* Your task: From the first line to the last, write out the data below exactly.

(Collected data entries)
==> src/rtl/square1_pkg.sv <==
// square1_pkg: shared screen geometry, motion state and colour palette
package square1_pkg;
  localparam int H_ADDR = 640;
  localparam int V_ADDR = 480;
  typedef enum logic {RUN, HOLD} motion_state_t;
  localparam logic [7:0][5:0] PALETTE = {
    6'b101010, 6'b110011, 6'b001111, 6'b111100,
    6'b000011, 6'b001100, 6'b110000, 6'b111111
  };
endpackage

==> src/rtl/square_motion.sv <==
// square_motion: per-frame bouncing position, direction and colour index
module square_motion
  import square1_pkg::*;
#(
  parameter int SIZE = 64
) (
  input  logic        clk,
  input  logic        rst_n,
  input  logic [9:0]  hpos,
  input  logic [9:0]  vpos,
  input  logic [1:0]  speed,
  input  logic        pause,
  output logic [10:0] x,
  output logic [10:0] y,
  output logic [2:0]  cidx
);
  localparam logic [10:0] XL = 11'(H_ADDR - SIZE);
  localparam logic [10:0] YL = 11'(V_ADDR - SIZE);
  motion_state_t state, state_n;
  logic dx_pos, dy_pos, tick, move, bx, by;
  logic [10:0] step, x_n, y_n;
  // tick on the first blanking line, decide run/hold, then compute the bounced position
  always_comb begin
    tick = hpos == 10'd0 && vpos == 10'(V_ADDR);
    state_n = tick ? (pause ? HOLD : RUN) : state;
    move = tick && state_n == RUN;
    step = 11'(speed) + 11'd1;
    bx = dx_pos ? x + step >= XL : x <= step;
    by = dy_pos ? y + step >= YL : y <= step;
    x_n = bx ? (dx_pos ? XL : 11'd0) : (dx_pos ? x + step : x - step);
    y_n = by ? (dy_pos ? YL : 11'd0) : (dy_pos ? y + step : y - step);
  end
  // state and motion registers; reset wins over any tick in the same cycle
  always_ff @(posedge clk) begin
    if (!rst_n) begin
      state <= RUN;
      x <= 11'((H_ADDR - SIZE) / 2);
      y <= 11'((V_ADDR - SIZE) / 2);
      dx_pos <= 1'b1;
      dy_pos <= 1'b1;
      cidx <= 3'd0;
    end else begin
      state <= state_n;
      if (move) begin
        x <= x_n;
        y <= y_n;
        dx_pos <= dx_pos ^ bx;
        dy_pos <= dy_pos ^ by;
        cidx <= cidx + 3'(bx | by);
      end
    end
  end
endmodule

* Your response:
==> src/rtl/square1_pkg.sv <==
// square1_pkg: shared screen geometry, motion state and colour palette
package square1_pkg;
  localparam int H_ADDR = 640;
  localparam int V_ADDR = 480;
  typedef enum logic {RUN, HOLD} motion_state_t;
  localparam logic [7:0][5:0] PALETTE = {
    6'b101010, 6'b110011, 6'b001111, 6'b111100,
    6'b000011, 6'b001100, 6'b110000, 6'b111111
  };
endpackage

==> src/rtl/square_motion.sv <==
// square_motion: per-frame bouncing position, direction and colour index
module square_motion
  import square1_pkg::*;
#(
  parameter int SIZE = 64
) (
  input  logic        clk,
  input  logic        rst_n,
  input  logic [9:0]  hpos,
  input  logic [9:0]  vpos,
  input  logic [1:0]  speed,
  input  logic        pause,
  output logic [10:0] x,
  output logic [10:0] y,
  output logic [2:0]  cidx
);
  localparam logic [10:0] XL = 11'(H_ADDR - SIZE);
  localparam logic [10:0] YL = 11'(V_ADDR - SIZE);
  motion_state_t state, state_n;
  logic dx_pos, dy_pos, tick, move, bx, by;
  logic [10:0] step, x_n, y_n;
  // tick on the first blanking line, decide run/hold, then compute the bounced position
  always_comb begin
    tick = hpos == 10'd0 && vpos == 10'(V_ADDR);
    state_n = tick ? (pause ? HOLD : RUN) : state;
    move = tick && state_n == RUN;
    step = 11'(speed) + 11'd1;
    bx = dx_pos ? x + step >= XL : x <= step;
    by = dy_pos ? y + step >= YL : y <= step;
    x_n = bx ? (dx_pos ? XL : 11'd0) : (dx_pos ? x + step : x - step);
    y_n = by ? (dy_pos ? YL : 11'd0) : (dy_pos ? y + step : y - step);
  end
  // state and motion registers; reset wins over any tick in the same cycle
  always_ff @(posedge clk) begin
    if (!rst_n) begin
      state <= RUN;
      x <= 11'((H_ADDR - SIZE) / 2);
      y <= 11'((V_ADDR - SIZE) / 2);
      dx_pos <= 1'b1;
      dy_pos <= 1'b1;
      cidx <= 3'd0;
    end else begin
      state <= state_n;
      if (move) begin
        x <= x_n;
        y <= y_n;
        dx_pos <= dx_pos ^ bx;
        dy_pos <= dy_pos ^ by;
        cidx <= cidx + 3'(bx | by);
      end
    end
  end
endmodule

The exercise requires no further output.